The relationship between the primary doctor and patient will remain important, Prior noted, due to the sector's conservative nature. Still, he predicted that digital changes will have a fundamental impact on how health care is delivered.
Coughlin then highlighted new technologies, such as smart toilets developed by Toto and Matsushita/Panasonic. These products can read body weight, blood pressure and whether a patient took his or her medication. Subsequently, these data can be uploaded to a nutritionist or a call center. Another option is a mirror that can measure changes in face color and capillary action, thereby serving essentially as a checkup each day.
"These things are outside much of what we consider to be the health service, but health now is becoming commercialized." That prompted Coughlin to ask whether there would be a new "class of wellness" that some people would receive, while others do not.

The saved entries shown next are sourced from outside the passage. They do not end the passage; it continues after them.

## config.mk

```make
export PLATFORM = sky130hd
export DESIGN_NAME = pcpi_mul_arbiter
export DESIGN_NICKNAME = d
export VERILOG_FILES = /design/src/rtl/mul_arb_pkg.sv /design/src/rtl/rr_arbiter.sv /design/src/rtl/pcpi_mul_arbiter.sv
export SDC_FILE = /design/constraint.sdc
export NUM_CORES = 1
export LEC_CHECK = 0
export ABC_AREA = 1
export CAP_MARGIN = 20
export CORE_AREA = 2 2 156 158
export DETAILED_ROUTE_END_ITERATION = 16
export DIE_AREA = 0 0 158 160
export GPL_ROUTABILITY_DRIVEN = 0
export SYNTH_ARGS = -nofsm -noshare
export SYNTH_HDL_FRONTEND = slang
export SYNTH_SLANG_ARGS = --single-unit
export TNS_END_PERCENT = 30
```

## constraint.sdc

```tcl
create_clock -name clk -period 1.3 [get_ports clk]
set_input_delay 0.26 -clock clk [delete_from_list [all_inputs] [get_ports clk]]
set_output_delay 0.26 -clock clk [all_outputs]
set_load 0.02 [all_outputs]
```

## src/rtl/mul_arb_pkg.sv

```systemverilog
// mul_arb_pkg: shared constants, FSM state type and M-extension multiply decode for pcpi_mul_arbiter.
package mul_arb_pkg;
  localparam logic [6:0] OPC_OP = 7'b0110011;
  localparam logic [6:0] F7_MULDIV = 7'b0000001;
  typedef enum logic [1:0] {
    IDLE,
    WAIT,
    RESP
`ifdef MUL_ARB_TIMEOUT_EN
    , DRAIN
`endif
  } state_t;
  function automatic logic is_mul_insn(input logic [31:0] insn);
    return insn[6:0] == OPC_OP && insn[31:25] == F7_MULDIV && !insn[14];
  endfunction
endpackage

```

## src/rtl/rr_arbiter.sv

```systemverilog
// rr_arbiter: combinational round-robin pick, searching upward from last+1 with wrap-around.
module rr_arbiter #(
  parameter int NREQ = 2
) (
  input  logic [NREQ-1:0]         req,
  input  logic [$clog2(NREQ)-1:0] last,
  output logic [NREQ-1:0]         gnt,
  output logic [$clog2(NREQ)-1:0] idx,
  output logic                    any
);
  always_comb begin
    gnt = '0;
    idx = '0;
    any = 1'b0;
    for (int k = 1; k <= NREQ; k++) begin
      if (!any && req[(int'(last) + k) % NREQ]) begin
        any = 1'b1;
        idx = $clog2(NREQ)'((int'(last) + k) % NREQ);
        gnt[(int'(last) + k) % NREQ] = 1'b1;
      end
    end
  end
endmodule

```

## src/rtl/pcpi_mul_arbiter.sv

```systemverilog
// pcpi_mul_arbiter: shares one downstream PCPI multiplier among NREQ requesters, round-robin.
// Define MUL_ARB_TIMEOUT_EN to add the WAIT watchdog, DRAIN state and timeout_seen status.
module pcpi_mul_arbiter
  import mul_arb_pkg::*;
#(
  parameter int NREQ = 2,
  parameter int TIMEOUT = 64,
  parameter int DRAIN_CYCLES = 4
) (
  input  logic                 clk,
  input  logic                 reset,
  input  logic [NREQ-1:0]      s_valid,
  input  logic [32*NREQ-1:0]   s_insn,
  input  logic [32*NREQ-1:0]   s_rs1,
  input  logic [32*NREQ-1:0]   s_rs2,
  output logic [NREQ-1:0]      s_wr,
  output logic [32*NREQ-1:0]   s_rd,
  output logic [NREQ-1:0]      s_wait,
  output logic [NREQ-1:0]      s_ready,
  output logic                 m_valid,
  output logic [31:0]          m_insn,
  output logic [31:0]          m_rs1,
  output logic [31:0]          m_rs2,
`ifdef MUL_ARB_TIMEOUT_EN
  output logic                 timeout_seen,
`endif
  input  logic                 m_wr,
  input  logic [31:0]          m_rd,
  input  logic                 m_ready
);
  localparam int IW = $clog2(NREQ);
  state_t state, state_n;
  logic [NREQ-1:0] elig, gnt, sel;
  logic [IW-1:0] idx, last;
  logic any, wr_q;
  logic [31:0] rd_q;
`ifdef MUL_ARB_TIMEOUT_EN
  logic [31:0] cnt;
  logic to_q, expired;
  assign expired = state == WAIT && !m_ready && cnt == 32'(TIMEOUT - 1);
`endif

  generate
    if (NREQ < 2 || NREQ > 8 || TIMEOUT < 1 || DRAIN_CYCLES < 1) begin : g_bad_cfg
      $error("pcpi_mul_arbiter: NREQ must be 2..8, TIMEOUT and DRAIN_CYCLES at least 1");
    end
  endgenerate

  always_comb
    for (int i = 0; i < NREQ; i++)
      elig[i] = s_valid[i] && is_mul_insn(s_insn[32*i +: 32]);

  rr_arbiter #(.NREQ(NREQ)) u_rr (
    .req (elig),
    .last(last),
    .gnt (gnt),
    .idx (idx),
    .any (any)
  );

  always_comb begin
    state_n = state;
    case (state)
      IDLE: state_n = any ? WAIT : IDLE;
`ifdef MUL_ARB_TIMEOUT_EN
      WAIT: state_n = (m_ready || expired) ? RESP : WAIT;
      RESP: state_n = to_q ? DRAIN : IDLE;
      DRAIN: state_n = cnt == 32'(DRAIN_CYCLES - 1) ? IDLE : DRAIN;
`else
      WAIT: state_n = m_ready ? RESP : WAIT;
      RESP: state_n = IDLE;
`endif
      default: state_n = IDLE;
    endcase
  end

  always_ff @(posedge clk) begin
    if (reset) begin
      state <= IDLE;
      sel <= '0;
      last <= IW'(NREQ - 1);
      rd_q <= '0;
      wr_q <= 1'b0;
      m_valid <= 1'b0;
`ifdef MUL_ARB_TIMEOUT_EN
      cnt <= '0;
      to_q <= 1'b0;
      timeout_seen <= 1'b0;
`endif
    end else begin
      state <= state_n;
      if (state == IDLE && any) begin
        sel <= gnt;
        last <= idx;
        m_valid <= 1'b1;
      end
      // m_valid falls on the same edge that samples m_ready so the op is never reissued
      if (state == WAIT && m_ready) begin
        rd_q <= m_rd;
        wr_q <= m_wr;
        m_valid <= 1'b0;
      end
`ifdef MUL_ARB_TIMEOUT_EN
      cnt <= (state == WAIT || state == DRAIN) ? cnt + 32'd1 : '0;
      if (state == IDLE) to_q <= 1'b0;
      if (expired) begin
        rd_q <= '0;
        wr_q <= 1'b0;
        m_valid <= 1'b0;
        to_q <= 1'b1;
        timeout_seen <= 1'b1;
      end
`endif
    end
  end

  always_comb begin
    m_insn = '0;
    m_rs1 = '0;
    m_rs2 = '0;
    for (int i = 0; i < NREQ; i++) begin
      s_ready[i] = state == RESP && sel[i];
      s_wr[i] = s_ready[i] && wr_q;
      s_rd[32*i +: 32] = s_ready[i] ? rd_q : '0;
      s_wait[i] = elig[i] && !s_ready[i];
      if (m_valid && sel[i]) begin
        m_insn = s_insn[32*i +: 32];
        m_rs1 = s_rs1[32*i +: 32];
        m_rs2 = s_rs2[32*i +: 32];
      end
    end
  end
endmodule

```

==> results.md, run 1 <==
* Num CTS Buffers at 5
* Slew headroom at about four fifths
* Hold path start: m_rd[21]
* Post-Synthesis Cells at around 620
* Die height at ~160 µm
* Crit-path max FO at 2
* Die width at around 160 µm
* Failing checks: negative setup slack
* Maximum Capacitance Violations at 0
* Critical path type: in -> out
* Critical Path Start: s_insn[32]
* Skew final at approximately 0.0087 ns
* Post-synthesis cell type count at 23
* All-Layer GR Usage at between 10% and 20%
* Fillcell total at ~2400
* Full die area at 25280 µm²
* Final HPWL from detailed placement at about 16 mm
* Crit-path cells: clkdlybuf4s50_1, nand2_1, inv_2, nand2_1, nor2_2, nand2_2, nor2_1, buf_4
* First-pass GRT wire length at 30.88 mm
* Tmin final at roughly 1.8 ns
* Hold Path Class: in -> reg
* DR WL met3 at 1.916 mm
* Wire length per cell at about 17 µm
* Hold Buf Count CTS at 0
* # nets final at between 1000 and 1500
* # IOs at between 300 and 400
* Yosys top cell by area: dfxtp_1
* Top Family by Delay on Critical Path: buffers and inverters
* Overflow after GRT at 0
* Clk_lat worst skew at 0.29 ns
* Met1 wire length at 9.149 mm
* DR vias/cell at 4.249
* Vias in the first global route at 5665
* WL met2 at 11.79 mm
* CTS tree: done
* Fin crit share at 139.1%
* Clock-pin slew on the worst setup and hold paths at ~0.070 ns
* Antenna Nets Post-Route at 0
* Core Footprint at approximately 24000 µm²
* Final setup fails at about 170
* Iter 0 DRT Violations at between 150 and 200
* DR DRC count at 0
* Worst Path Buf+Inv at 3
* Root Driver: clkbuf_16
* Crit path arrival time at ~1.6 ns
* Ys Warns at 0
* Largest net degree at the start of global routing at 35
* Clock Path Buffers at 2
* Row count at 57
* Antenna cells at 0
* Post-synth top area share at between 20% and 30%
* CTS H-tree depth at 2
* Status: finished, violations left
* Mapped Area at approximately 3400 µm²
* Critical Path RT at about 1.0 ns
* Fraction of layout cells with a size suffix above 1 at a little over two fifths
* Vias at 5911
* Initial antenna violation count at 0
* Area delta synth->final at 191.0%
* Max rail drop VDD at between 0.4 and 0.5 mV
* Flops & latches, synth at 39
* Setup slack at placement at -1.007 ns
* Unrepaired setup endpoints after global routing: true
* CP max stage delay at approximately 0.50 ns
* Slowest CP cell: clkdlybuf4s50_1
* TNS Setup at -61.59 ns
* Routed wire length at 23.14 mm
* Syn avg cell area at 5.454 µm²
* Setup crit end kind: output port
* Leakage at 0.003976 µW
* Final Hold Vio Count at 0
* Worst r2r src: state[1]$_SDFF_PP0_
* Worst Setup Start Kind: input pin
* Clk sink count at 39
* Least-Margin Pin Slew at 0.2964 ns
* CP most frequent cell: nand2_1
* Post-synthesis sequential area ratio at between 20% and 30%
* Setup ws final at -0.5084 ns
* Pwr dens at approximately 340 nW/µm²
* Tot Pwr at 3346 µW
* Syn Nets at 854
* Slew Viols, Final at 0
* Top Metal Used: met4
* Highest clock rate at between 0.5 and 0.6 GHz
* Initial core utilization at between 10% and 20%
* Port bufs at slightly below 400
* Post-DP Area at 8912 µm²
* Area contributors post-synth: dfxtp_1 23%, o21ai_0 17%, nand2_1 17%
* Fin area at approximately 9900 µm²
* Drt first pass iters at 4
## metrics by stage
step / hold slack [ns] / instances / utilization [%]
finish: 0.5170 / 1391 / 41.57
global route: 0.5274 / 1391 / 41.57
CTS: 0.5119 / 1372 / 38.62
detailed placement: 0.4990 / 1354 / 37.41
global placement: 0.4945 / 1354 / 37.41
floorplan: 0.3291 / 624 / -
## power breakdown
group / internal [µW] / switching (µW)
sequential: 1190 / 0.0197
clock: 709 / 522
combinational: 672 / 258
total: 2570 / 780
## logic make-up after synthesis
kind of cell	synth area share (%)
flops	22.94
simple gates	43.13
buf+inv	14.08
compound gates	19.85
## registers in the layout, summed over array words and instances, names as in the netlist
register  cells
last          1
m_valid       1
rd_q         32
sel           2
state         2
wr_q          1
## synthesized netlist by cell type, drive strengths merged
| master | instances |
|---|---|
| nand2 | 151 |
| o21ai | 130 |
| nand3 | 103 |
| nor2 | 91 |
| inv | 49 |
| dfxtp | 39 |
| buf | 35 |
| clkbuf | 19 |
| a21oi | 2 |
| nor3 | 2 |
| nand3b | 1 |
| o211ai | 1 |
| o21bai | 1 |
## what timing repair did
item | CTS | global route
setup buffers | 5 | 8
resized for setup | 615 | 365
gates cloned | 5 | 11
pin swaps | 2 | 9
setup endpoints to repair | 172 | 172
## placed cells by master (no fill, tap or decap), types with 4 or more instances in the layout
master           count
buf_4              111
nand3_2             11
clkdlybuf4s50_1    227
buf_16               7
nand3_1             91
buf_6               74
inv_1               43
buf_2               13
nand2_2             21
clkbuf_2             4
nor2_1              24
dfxtp_4              4
nor2_2              25
o21ai_1             36
buf_12              20
dfxtp_1             34
clkdlybuf4s15_2     16
clkbuf_16           13
nor2_4              42
buf_8                4
nand2_1            127
o21ai_0             28
o21ai_4             45
o21ai_2             21
## layer usage
metal	up-vias	track usage, %
li1	2928	-
met1	2718	17.96
met2	250	28.85
met3	15	3.501
met4	0	2.703
met5	-	0
## layout make-up
cell class | count | area (µm²) | share of cell area, %
clock buffers | 5 | 125.1 | 1.263
flip-flops and latches | 39 | 797.0 | 8.048
inverters | 49 | 201.4 | 2.034
well taps | 324 | 405.4 | 4.093
multi-input cells | 482 | 3251 | 32.82
clock inverters | 3 | 18.77 | 0.1895
repair buffers | 489 | 5105 | 51.55
## worst min-delay path, stage by stage
cell and delay [ns]:
clkdlybuf4s50_1 0.39, nand2_1 0.06, o21ai_1 0.05
## final timing paths
check / end / slack, ns / depth (start not counted)
max: s_wait[1] / -0.51 / 8
max reg2reg: sel[1]$_SDFFE_PP0P_ / 0.01 / 7
min: rd_q[21]$_SDFFE_PP0P_ / 0.52 / 3
min reg2reg: last$_SDFFE_PP1P_ / 0.53 / 2
No activity file was read; power rests on OpenSTA's default activity.
==> inputs of run 2 (changes only) <==
--- a/config.mk
+++ b/config.mk
@@ -11,6 +11,7 @@
 export DETAILED_ROUTE_END_ITERATION = 16
 export DIE_AREA = 0 0 158 160
 export GPL_ROUTABILITY_DRIVEN = 0
+export SKIP_CTS_REPAIR_TIMING = 1
 export SYNTH_ARGS = -nofsm -noshare
 export SYNTH_HDL_FRONTEND = slang
 export SYNTH_SLANG_ARGS = --single-unit
==> constraint.sdc (replaced) <==
create_clock -name clk -period 1.3 [get_ports clk]
set_input_delay 0.13 -clock clk [delete_from_list [all_inputs] [get_ports clk]]
set_output_delay 0.13 -clock clk [all_outputs]
set_load 0.02 [all_outputs]
==> run 2 against run 1 <==
- the flow still finishes with violations (negative setup slack)
- highest routed layer unchanged
- worst hold slack lost 0.12 ns
- design area fell by 8.2%
- register-to-register slack better by 0.02 ns
- largest power group unchanged
- worst setup slack better by 0.23 ns
- non-clock buffer count fell by 20
- power grew 4.1%
- via count down 1.2%
- die area is the same
- utilization decreased by 3.4 points
- cell count fell by 1.5%
- first-iteration DRC count rose by 42%
==> results.md, run 2 (synthesized netlist as in run 1, its figures left out) <==
* Maximum Capacitance Violations at 0 (unchanged)
* Fin area at 9089 µm² (-8.2%)
* RR Endpoint: state[0]$_SDFF_PP0_
* Most frequent cells in the layout: 214 x clkdlybuf4s50_1, 146 x nand2_1, 95 x buf_4
* Crit path arrival time at 1.45 ns (-0.10 ns)
* Setup crit end kind: output port
* Core Footprint at 23820 µm² (unchanged)
* Overflow after GRT at 0 (unchanged)
* Unrepaired setup endpoints after global routing: true
* CP max stage delay at 0.38 ns (-0.12 ns)
* Slew headroom at 81.88% (+1.7 points)
* Max reg flops at 32 (unchanged)
* Skew final at 0.007010 ns (-0.001679 ns)
* Cells after DPL at 1339 (-1.1%)
* Least-Margin Pin Slew at 0.2708 ns (-0.02555 ns)
* DR DRC count at 0 (unchanged)
* Failing checks: negative setup slack
* Fraction of layout cells with a size suffix above 1 at 31.26% (-11 points)
* Top Metal Used: met4
* WL met2 at 10.99 mm (-6.8%)
* Row count at 57 (unchanged)
* Crit-path cells: buf_4, buf_12, nand3_1, o21ai_4, clkbuf_2
* DR WL met3 at 2.094 mm (+9.3%)
* DR vias/cell at 4.265 (+0.36%)
* Slew Viols, Final at 0 (unchanged)
* # IOs at 397 (unchanged)
* Hold path depth at 3 (unchanged)
* Fin crit share at 121.3% (-18 points)
* Initial antenna violation count at 0 (unchanged)
* Full die area at 25280 µm² (unchanged)
* Antenna Nets Post-Route at 0 (unchanged)
* Tmin final at 1.576 ns (-0.2319 ns)
* Iter 0 DRT Violations at 283 (+42%)
* Setup ws final at -0.2765 ns (+0.2319 ns)
* Final Hold Vio Count at 0 (unchanged)
* Hold EP: rd_q[11]$_SDFFE_PP0P_
* Clock Path Buffers at 2 (unchanged)
* Pwr dens at 383.3 nW/µm² (+13%)
* Vias at 5843 (-1.2%)
* Hold_ws at 0.3976 ns (-0.1194 ns)
* Most flop-heavy register: rd_q
* Critical Path RT at 1.17 ns (+0.13 ns)
* Fin cells at 1370 (-1.5%)
* # nets final at 1276 (-1.5%)
* Max rail drop VDD at 0.6034 mV (+46%)
* Final setup fails at 168 (unchanged)
* Hold Path Class: in -> reg
* Post-DP Area at 8569 µm² (-3.8%)
* Setup slack at placement at -0.7635 ns (+0.2440 ns)
* Vias in the first global route at 5369 (-5.2%)
* Met1 wire length at 9.075 mm (-0.81%)
* First-pass GRT wire length at 28.22 mm (-8.6%)
* Slowest CP cell: dfxtp_4
* Clk sink count at 39 (unchanged)
* Commonest non-fill, non-tap cell in the layout: clkdlybuf4s50_1
* Utilization after layout at 38.16% (-3.4 points)
* CTS tree: done
* Largest net degree at the start of global routing at 57 (+63%)
* Area delta synth->final at 167.1%
* Die height at 160 µm (unchanged)
* Clock-pin slew on the worst setup and hold paths at 0.06 ns (about the same)
* Hold path start: m_rd[11]
* Routed wire length at 22.60 mm (-2.3%)
* Antenna cells at 0 (unchanged)
* Highest clock rate at 0.6343 GHz (+15%)
* Largest registers: rd_q x32, sel x2, state x2
* Worst r2r src: state[0]$_SDFF_PP0_
* R2R depth at 6 (-1)
* Leakage at 0.004425 µW (+11%)
* Root Driver: clkbuf_16
* Worst Setup Start Kind: flop
* Crit-path max FO at 20 (+18)
* Final HPWL from detailed placement at 15.26 mm (-2.5%)
* Clk_lat worst skew at 0.28 ns (about the same)
* Critical path type: reg -> out
* Status: finished, violations left
* Drt first pass iters at 4 (unchanged)
* Wire length per cell at 16.50 µm (-0.84%)
* Die width at 158 µm (unchanged)
* Initial core utilization at 14.29% (unchanged)
* Num CTS Buffers at 5 (unchanged)
* Port bufs at 396 (unchanged)
* Reg-to-reg slack, setup at 0.03 ns (+0.02 ns)
* All-Layer GR Usage at 14.00% (-1.4 points)
* CTS H-tree depth at 2 (unchanged)
==> run 2: report_power, final <==
| group | internal, µW | switching [µW] | leakage, µW |
|---|---|---|---|
| registers | 1190 | 0.0168 | 0.000318 |
| logic | 663 | 244 | 0.00403 |
| clock network | 896 | 495 | 0.0000802 |
| total | 2750 | 738 | 0.00442 |
==> run 2: worst max-delay path, delay by kind of cell, from the launching register on <==
| kind | cells | cell delay (ns) |
|---|---|---|
| buffers and inverters | 3 | 0.53 |
| AO/OA/AOI/OAI | 1 | 0.08 |
| AND/OR/NAND/NOR | 1 | 0.16 |
| flip-flops | 1 | 0.38 |
==> run 2: worst max path at each step <==
stage | from | to | slack [ns]
6_report | sel[1]$_SDFFE_PP0P_ | m_insn[2] | -0.28
5_1_grt | state[1]$_SDFF_PP0_ | s_rd[51] | -0.33
4_1_cts | sel[1]$_SDFFE_PP0P_ | m_rs2[5] | -0.89
3_5_place_dp | s_insn[32] | s_wait[1] | -0.76
2_1_floorplan | sel[1]$_SDFFE_PP0P_ | s_rd[33] | -0.04
3_3_place_gp | s_insn[32] | s_wait[1] | -0.76
==> run 2: layout make-up <==
type                       count  area, µm²
clock buffer                   5      125.1
multi-input combinational    482       2826
clock inverter                 2      36.28
tap                          324      405.4
timing repair buffer         469       4705
fill                        2526      14730
inverter                      49      193.9
sequential                    39      797.0
==> run 2: metrics by stage <==
step	total power (µW)	setup TNS, ns
6_report	3484	-33.33
5_1_grt	3638	-44.98
4_1_cts	3521	-121.80
3_5_place_dp	2113	-73.43
3_3_place_gp	2106	-73.44
2_1_floorplan	1358	-1.534
==> run 2: routing by layer <==
metal / global-route usage (%) / vias to the layer above
met3: 3.528 / 25
met4: 3.276 / 0
met2: 25.28 / 282
li1: - / 2872
met5: 0 / -
met1: 16.45 / 2664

Tomihara noted that Toto is investing in smart toilets, but there is not a good business model yet. So the question is who will pay for this product.
Coughlin went on to note that people now can go into a consumer electronics store and find "prestige devices," which can make sure they stand up straight or monitor their blood pressure. "Where does that business intersect with the business of health?"
Daniel Grant, CEO of MTPConnect in Australia, pointed to the Apple Watch, which some may still view as a toy, but it can become a diagnostic, helping to confirm if a patient has atrial fibrillation. The problem is how to transition a toy to a regulated, diagnostic device.
Turning to the smart toilets: Will they need to be regulated? Also, "how do we put in place the ability to do all of that; to understand what of these new technologies are we really doing?" Grant continued.
Coughlin noted that the U.S. has the FDA to regulate products that are clearly medical devices, but there is no government agency that is promoting, guiding or regulating the "new devices, services and systems being aimed at the longevity economy. It's somewhere between free market and anarchy," he added.
One audience member asked about how individual nations could share what is working in their countries.
"I think one of the fundamental answers to that question is around the protection of intellectual property," replied Lord Prior. "If you've got trust that intellectual property rights will be respected around the world, then you can have an open discussion."
Tomihara added that it is clear what entities regulate devices and pharmaceuticals, but that is not the situation in "lifetech." This leads to lag in cross-governmental discussions. She noted that there is a Well Aging Society Summit coming up next month, to coincide with the G20 Ministerial meeting. It is intended to bring together people from major economies that are engaging in lifetech discussions.